AIM OF THE EXERCISE:
Locate every line in the records below that contains the word "synthesis", and copy each one.

Records from a collection:
————————

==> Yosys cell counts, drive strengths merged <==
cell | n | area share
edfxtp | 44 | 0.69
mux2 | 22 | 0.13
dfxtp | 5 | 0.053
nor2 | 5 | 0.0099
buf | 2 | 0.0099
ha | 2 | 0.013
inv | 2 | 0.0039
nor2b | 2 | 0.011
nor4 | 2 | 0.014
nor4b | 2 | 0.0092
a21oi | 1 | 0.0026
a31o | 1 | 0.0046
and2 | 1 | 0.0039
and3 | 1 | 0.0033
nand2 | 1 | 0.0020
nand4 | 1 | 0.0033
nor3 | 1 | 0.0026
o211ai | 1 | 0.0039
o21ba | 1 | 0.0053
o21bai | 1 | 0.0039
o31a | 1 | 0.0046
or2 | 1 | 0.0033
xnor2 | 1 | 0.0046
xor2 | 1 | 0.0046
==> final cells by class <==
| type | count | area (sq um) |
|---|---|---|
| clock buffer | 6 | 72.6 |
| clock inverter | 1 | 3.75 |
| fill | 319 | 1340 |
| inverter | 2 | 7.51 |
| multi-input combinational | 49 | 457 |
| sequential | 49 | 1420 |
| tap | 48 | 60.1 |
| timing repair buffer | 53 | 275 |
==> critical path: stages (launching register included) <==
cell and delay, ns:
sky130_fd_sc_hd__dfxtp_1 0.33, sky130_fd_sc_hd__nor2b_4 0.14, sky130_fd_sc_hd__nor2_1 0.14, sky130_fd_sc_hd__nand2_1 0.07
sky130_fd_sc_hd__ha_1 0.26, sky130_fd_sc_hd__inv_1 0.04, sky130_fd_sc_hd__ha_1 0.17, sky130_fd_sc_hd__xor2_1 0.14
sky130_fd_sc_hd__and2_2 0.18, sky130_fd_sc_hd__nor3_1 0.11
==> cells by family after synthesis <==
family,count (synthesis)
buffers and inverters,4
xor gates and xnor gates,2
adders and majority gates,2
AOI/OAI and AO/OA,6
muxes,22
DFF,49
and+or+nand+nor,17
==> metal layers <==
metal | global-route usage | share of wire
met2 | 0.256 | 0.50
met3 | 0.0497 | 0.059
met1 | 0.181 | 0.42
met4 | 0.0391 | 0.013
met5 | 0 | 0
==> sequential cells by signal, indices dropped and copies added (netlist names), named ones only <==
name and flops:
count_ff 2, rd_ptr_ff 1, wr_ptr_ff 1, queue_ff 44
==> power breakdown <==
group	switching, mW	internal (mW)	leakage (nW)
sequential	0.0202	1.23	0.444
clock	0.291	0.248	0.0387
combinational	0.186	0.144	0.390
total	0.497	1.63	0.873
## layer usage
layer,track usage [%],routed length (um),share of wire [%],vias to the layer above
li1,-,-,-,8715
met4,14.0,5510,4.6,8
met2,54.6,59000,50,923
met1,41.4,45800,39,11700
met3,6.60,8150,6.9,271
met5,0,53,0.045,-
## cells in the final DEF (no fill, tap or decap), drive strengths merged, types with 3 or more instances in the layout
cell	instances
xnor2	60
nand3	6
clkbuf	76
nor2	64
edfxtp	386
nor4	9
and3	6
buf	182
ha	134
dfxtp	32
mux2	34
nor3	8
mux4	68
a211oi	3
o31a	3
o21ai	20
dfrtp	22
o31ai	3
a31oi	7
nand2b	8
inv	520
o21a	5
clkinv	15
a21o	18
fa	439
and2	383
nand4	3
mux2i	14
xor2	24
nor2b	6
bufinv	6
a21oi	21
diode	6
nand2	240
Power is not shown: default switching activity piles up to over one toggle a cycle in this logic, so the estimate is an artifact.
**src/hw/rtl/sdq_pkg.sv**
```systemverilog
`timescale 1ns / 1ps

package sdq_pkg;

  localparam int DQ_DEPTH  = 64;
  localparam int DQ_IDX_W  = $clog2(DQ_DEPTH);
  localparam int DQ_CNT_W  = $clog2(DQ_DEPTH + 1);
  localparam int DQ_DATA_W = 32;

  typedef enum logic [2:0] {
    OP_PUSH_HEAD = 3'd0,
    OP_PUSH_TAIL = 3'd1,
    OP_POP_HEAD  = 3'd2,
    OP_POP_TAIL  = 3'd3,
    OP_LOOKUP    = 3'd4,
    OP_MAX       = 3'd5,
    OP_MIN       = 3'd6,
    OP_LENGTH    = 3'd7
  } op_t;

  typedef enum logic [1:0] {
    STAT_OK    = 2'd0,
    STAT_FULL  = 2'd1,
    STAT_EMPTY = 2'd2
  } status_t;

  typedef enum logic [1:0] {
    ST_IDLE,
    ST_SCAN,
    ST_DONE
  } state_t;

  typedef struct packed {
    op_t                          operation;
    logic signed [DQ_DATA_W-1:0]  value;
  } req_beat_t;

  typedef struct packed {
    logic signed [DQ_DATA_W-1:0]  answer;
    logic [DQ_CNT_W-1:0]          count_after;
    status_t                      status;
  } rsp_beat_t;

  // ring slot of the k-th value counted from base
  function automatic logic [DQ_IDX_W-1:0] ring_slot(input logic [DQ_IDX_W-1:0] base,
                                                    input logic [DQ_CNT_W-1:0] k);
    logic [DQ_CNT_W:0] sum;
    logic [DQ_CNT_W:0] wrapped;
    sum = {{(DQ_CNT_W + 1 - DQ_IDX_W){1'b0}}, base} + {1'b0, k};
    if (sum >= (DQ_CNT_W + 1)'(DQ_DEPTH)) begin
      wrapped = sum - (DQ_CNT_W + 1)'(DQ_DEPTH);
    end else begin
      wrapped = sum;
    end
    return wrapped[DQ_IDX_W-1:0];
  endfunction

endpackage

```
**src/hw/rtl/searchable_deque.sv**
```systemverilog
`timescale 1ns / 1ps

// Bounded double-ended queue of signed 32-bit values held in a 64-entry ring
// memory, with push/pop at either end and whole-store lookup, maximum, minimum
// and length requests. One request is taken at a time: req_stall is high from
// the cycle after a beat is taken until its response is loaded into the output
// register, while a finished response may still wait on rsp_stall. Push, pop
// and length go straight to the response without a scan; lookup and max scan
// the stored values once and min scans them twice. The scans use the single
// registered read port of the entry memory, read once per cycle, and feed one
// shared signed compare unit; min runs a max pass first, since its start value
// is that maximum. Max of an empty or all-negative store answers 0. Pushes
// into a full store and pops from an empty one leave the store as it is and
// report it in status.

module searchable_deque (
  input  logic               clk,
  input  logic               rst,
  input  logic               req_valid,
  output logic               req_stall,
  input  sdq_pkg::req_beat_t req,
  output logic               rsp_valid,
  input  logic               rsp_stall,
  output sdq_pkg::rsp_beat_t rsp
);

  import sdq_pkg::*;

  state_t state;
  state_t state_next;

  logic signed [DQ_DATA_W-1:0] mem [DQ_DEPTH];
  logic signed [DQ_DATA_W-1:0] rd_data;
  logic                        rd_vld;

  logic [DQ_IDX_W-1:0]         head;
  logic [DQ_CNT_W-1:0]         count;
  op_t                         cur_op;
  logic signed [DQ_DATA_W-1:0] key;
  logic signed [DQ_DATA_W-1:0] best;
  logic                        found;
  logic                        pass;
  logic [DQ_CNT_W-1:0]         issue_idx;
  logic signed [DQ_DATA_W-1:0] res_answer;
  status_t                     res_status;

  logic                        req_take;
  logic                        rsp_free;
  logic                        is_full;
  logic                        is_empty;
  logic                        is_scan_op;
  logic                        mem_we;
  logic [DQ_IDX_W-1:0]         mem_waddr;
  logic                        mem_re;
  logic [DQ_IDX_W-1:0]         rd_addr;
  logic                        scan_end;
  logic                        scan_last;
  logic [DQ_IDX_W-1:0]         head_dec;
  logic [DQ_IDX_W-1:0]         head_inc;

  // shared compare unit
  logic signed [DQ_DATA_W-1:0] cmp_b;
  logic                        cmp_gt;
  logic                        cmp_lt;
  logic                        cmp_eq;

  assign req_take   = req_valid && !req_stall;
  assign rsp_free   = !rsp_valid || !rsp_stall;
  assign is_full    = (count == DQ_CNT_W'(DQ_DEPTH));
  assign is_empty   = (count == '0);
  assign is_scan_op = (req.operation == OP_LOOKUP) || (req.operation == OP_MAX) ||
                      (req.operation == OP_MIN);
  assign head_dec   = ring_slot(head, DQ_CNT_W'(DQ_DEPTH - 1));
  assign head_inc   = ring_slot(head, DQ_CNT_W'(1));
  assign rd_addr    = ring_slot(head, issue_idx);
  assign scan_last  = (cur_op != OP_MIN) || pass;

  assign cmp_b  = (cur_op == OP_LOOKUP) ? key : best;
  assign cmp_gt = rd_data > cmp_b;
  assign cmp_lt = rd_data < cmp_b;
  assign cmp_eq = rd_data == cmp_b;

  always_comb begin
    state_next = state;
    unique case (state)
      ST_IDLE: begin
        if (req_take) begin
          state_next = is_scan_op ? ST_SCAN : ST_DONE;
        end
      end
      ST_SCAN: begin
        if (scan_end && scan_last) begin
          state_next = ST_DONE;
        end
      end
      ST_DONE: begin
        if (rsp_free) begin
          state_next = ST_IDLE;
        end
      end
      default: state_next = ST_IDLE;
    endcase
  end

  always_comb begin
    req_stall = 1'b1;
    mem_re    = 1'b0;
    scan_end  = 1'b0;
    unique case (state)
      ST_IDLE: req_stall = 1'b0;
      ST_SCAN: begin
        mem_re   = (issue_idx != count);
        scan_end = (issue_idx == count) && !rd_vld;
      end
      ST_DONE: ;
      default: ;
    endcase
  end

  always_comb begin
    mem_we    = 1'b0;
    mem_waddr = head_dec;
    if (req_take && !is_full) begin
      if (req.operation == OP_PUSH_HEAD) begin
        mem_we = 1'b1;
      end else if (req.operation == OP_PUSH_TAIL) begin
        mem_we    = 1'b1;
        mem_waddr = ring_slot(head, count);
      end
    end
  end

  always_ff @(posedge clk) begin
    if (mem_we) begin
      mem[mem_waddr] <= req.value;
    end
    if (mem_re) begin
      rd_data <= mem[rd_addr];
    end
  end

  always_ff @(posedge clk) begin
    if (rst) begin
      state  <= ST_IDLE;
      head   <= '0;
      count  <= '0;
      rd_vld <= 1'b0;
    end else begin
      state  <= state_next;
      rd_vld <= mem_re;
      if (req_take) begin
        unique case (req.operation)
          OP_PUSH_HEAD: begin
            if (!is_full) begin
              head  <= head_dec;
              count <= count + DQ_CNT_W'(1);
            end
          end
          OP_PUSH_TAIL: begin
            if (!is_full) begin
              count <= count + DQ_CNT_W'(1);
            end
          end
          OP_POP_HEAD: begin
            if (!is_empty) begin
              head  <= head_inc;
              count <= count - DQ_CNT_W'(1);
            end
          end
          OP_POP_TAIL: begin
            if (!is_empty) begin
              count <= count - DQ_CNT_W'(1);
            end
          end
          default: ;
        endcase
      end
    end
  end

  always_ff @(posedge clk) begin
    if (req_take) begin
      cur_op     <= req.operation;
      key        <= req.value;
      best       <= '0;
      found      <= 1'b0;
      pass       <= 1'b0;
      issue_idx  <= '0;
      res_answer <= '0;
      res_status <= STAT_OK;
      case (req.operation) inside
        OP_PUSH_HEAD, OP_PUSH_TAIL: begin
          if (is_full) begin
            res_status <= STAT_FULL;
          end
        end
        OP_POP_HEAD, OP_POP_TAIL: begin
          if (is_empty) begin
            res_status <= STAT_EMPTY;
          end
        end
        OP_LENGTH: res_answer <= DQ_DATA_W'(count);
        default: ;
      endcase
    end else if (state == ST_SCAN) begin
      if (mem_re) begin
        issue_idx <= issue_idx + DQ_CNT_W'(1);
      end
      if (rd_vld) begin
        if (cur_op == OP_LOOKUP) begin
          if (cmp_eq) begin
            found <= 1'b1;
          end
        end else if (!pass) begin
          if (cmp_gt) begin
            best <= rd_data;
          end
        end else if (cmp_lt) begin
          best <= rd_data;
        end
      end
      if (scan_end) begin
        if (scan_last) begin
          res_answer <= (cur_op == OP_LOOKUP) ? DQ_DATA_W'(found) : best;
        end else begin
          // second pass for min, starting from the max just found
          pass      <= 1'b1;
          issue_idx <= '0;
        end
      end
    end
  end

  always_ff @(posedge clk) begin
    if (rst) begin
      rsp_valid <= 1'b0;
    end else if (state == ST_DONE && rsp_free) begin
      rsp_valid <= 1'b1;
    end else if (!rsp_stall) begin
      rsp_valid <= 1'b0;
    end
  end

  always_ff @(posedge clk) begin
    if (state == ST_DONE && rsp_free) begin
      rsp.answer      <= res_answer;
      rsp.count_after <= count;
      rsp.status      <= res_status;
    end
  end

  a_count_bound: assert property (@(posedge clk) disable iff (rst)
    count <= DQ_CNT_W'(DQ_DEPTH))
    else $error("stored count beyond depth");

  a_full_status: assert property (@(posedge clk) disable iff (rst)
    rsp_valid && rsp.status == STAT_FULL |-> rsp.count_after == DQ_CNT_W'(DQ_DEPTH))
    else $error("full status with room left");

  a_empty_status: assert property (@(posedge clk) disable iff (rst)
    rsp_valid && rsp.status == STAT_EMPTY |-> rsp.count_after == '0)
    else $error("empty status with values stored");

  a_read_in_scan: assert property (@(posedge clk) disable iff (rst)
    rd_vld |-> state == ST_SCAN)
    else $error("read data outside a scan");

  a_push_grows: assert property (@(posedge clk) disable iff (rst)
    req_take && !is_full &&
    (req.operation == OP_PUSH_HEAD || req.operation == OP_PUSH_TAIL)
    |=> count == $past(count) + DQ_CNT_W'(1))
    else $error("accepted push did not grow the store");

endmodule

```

————————

COMPLETED EXERCISE:
==> cells by family after synthesis <==
family,count (synthesis)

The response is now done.